Preparing to Spread Your Wings and Fly
You’re 18 years old. You’ve graduated from high school, and you’re preparing for your first major step toward independence: living on your own. Here are a few things you need to know as you prepare to spread your wings and fly.
- Don’t sign anything until you’ve read it and agree to the terms in the document. Pay attention to the small print in contracts and agreements: words in little letters carry as much legal weight as the words in big letters.
- Get it in writing; don’t rely on “verbal contracts” when dealing with large sums of money or transactions that are important to you (i.e., job offers). If someone offers you a verbal contract that contradicts a written contract, the written contract is likely to be the legally binding agreement. So, if your written contract says you need to do “x” but you are told by the other party to the contract that s/he won’t really hold you accountable for doing “x”, know that if something goes wrong and you go to court, you will probably be held accountable for not doing “x” as per the written contract that you signed.
- Don’t be afraid to ask questions or ask for time to seek guidance from a trusted advisor before you commit.

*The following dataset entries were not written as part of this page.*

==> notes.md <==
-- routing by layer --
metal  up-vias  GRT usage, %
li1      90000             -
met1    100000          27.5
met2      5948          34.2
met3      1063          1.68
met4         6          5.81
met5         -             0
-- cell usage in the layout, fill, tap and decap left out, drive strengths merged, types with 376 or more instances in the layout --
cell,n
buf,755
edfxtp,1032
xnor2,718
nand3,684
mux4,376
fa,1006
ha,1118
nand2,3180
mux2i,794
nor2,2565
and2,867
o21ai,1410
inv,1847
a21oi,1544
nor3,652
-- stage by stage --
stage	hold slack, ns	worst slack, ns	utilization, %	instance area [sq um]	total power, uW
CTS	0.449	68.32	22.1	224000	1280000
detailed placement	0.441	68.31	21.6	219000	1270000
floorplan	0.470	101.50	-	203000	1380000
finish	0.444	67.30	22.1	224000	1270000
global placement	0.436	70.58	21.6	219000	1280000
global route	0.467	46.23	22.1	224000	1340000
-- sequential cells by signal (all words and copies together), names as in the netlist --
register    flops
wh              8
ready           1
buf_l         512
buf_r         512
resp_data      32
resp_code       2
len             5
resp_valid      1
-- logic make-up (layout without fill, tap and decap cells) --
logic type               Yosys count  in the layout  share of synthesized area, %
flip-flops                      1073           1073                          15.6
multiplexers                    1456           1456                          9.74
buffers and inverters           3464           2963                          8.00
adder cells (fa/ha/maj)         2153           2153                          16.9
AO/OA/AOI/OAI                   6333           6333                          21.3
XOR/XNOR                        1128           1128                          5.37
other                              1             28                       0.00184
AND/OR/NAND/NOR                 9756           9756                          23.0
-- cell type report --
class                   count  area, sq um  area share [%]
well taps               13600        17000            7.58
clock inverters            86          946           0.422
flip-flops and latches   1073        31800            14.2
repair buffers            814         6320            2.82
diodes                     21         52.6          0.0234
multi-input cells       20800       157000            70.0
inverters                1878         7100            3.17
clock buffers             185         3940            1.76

If someone tries to pressure you into signing something right away, consider that a red flag: something may be wrong with this transaction.
- Ensure that you understand the long-term consequences of your actions. It’s easy to see the near-term consequences, but the long-term consequences can be harder to envision, so ask someone that you trust to discuss potential long-term consequences with you.
- Know that bad things CAN and WILL happen to you from time to time. You are not exempt from negative consequences.
- Set a budget and live within it. Include saving 10% of every paycheck in your budget. Lots of people live paycheck-to-paycheck, but when calamity strikes, they have no financial safety net to fall back on. What happens if you have a car accident and can’t work for three weeks? Can you afford to live for three weeks without an income? Make sure that you have savings enough to get you by in a pinch.
- Consider the value of insurance: health insurance, automobile insurance, renter’s insurance, short-term disability insurance (see the scenario in #7 above), etc.
- Pull your free annual credit reports every year to ensure that your data is accurate and to monitor in case you become a victim of identity theft. There are three major credit reporting agencies in the United States, and you can (and should) have one free credit report from each of them annually.
- Buy a paper shredder and shred all your waste paper that includes sensitive information. This includes voided checks, direct deposit receipts, and even notes containing information about your upcoming vacation (which will indicate when your residence will be unoccupied and easy to burglarize).
- Be friendly with all of your neighbors, but lock your doors. Good neighbors are tremendous assets. Cultivate these relationships. Not everyone who may want to access your residence is a trustworthy neighbor, however.
- Your actions today will form enduring first impressions in the minds of the people with whom you interact. Honor your commitments. Make your payments on time. Follow up on tasks you’ve promised to handle. BE the responsible adult that you hope to become. The people you meet today may end up being the people who consider employing you, renting to you, or having other important interactions with you tomorrow. Make sure that your actions today inspire them to want you to be their employee, tenant, etc.
- Life events are like dominoes. You spend a lot of time lining them up. You may not always be able to foresee how one domino may affect the other dominoes around it. After a while, you wonder if they’ll actually fall like you want them to, or if this is just a futile effort on your part. Sooner or later, though, and sometimes unexpectedly, that first domino falls, setting off a chain reaction. If you’ve lined up positive dominoes, a series of good things happen when your dominoes start to fall. If you’ve lined up negative dominoes, a series of misfortunes will ensue. For example, if you’ve lined up positive dominoes, figuratively speaking, then when you accidentally lock yourself out of your apartment, your neighbor will let you stay in his apartment while you wait for your landlord to bring the master key to let you back into your apartment. When your landlord arrives, he will be glad to see you rather than annoyed by the interruption you’ve presented him. What could have been a difficulty (i.e., locking yourself out of your apartment) turned out to be a series of positive social interactions for you, your neighbor, and your landlord.
In sum, moving into your first apartment is a major leap into independence. It’s a thrilling rite of passage, but it comes with risks and responsibilities that you can handle successfully with good planning and wise counsel from people you trust.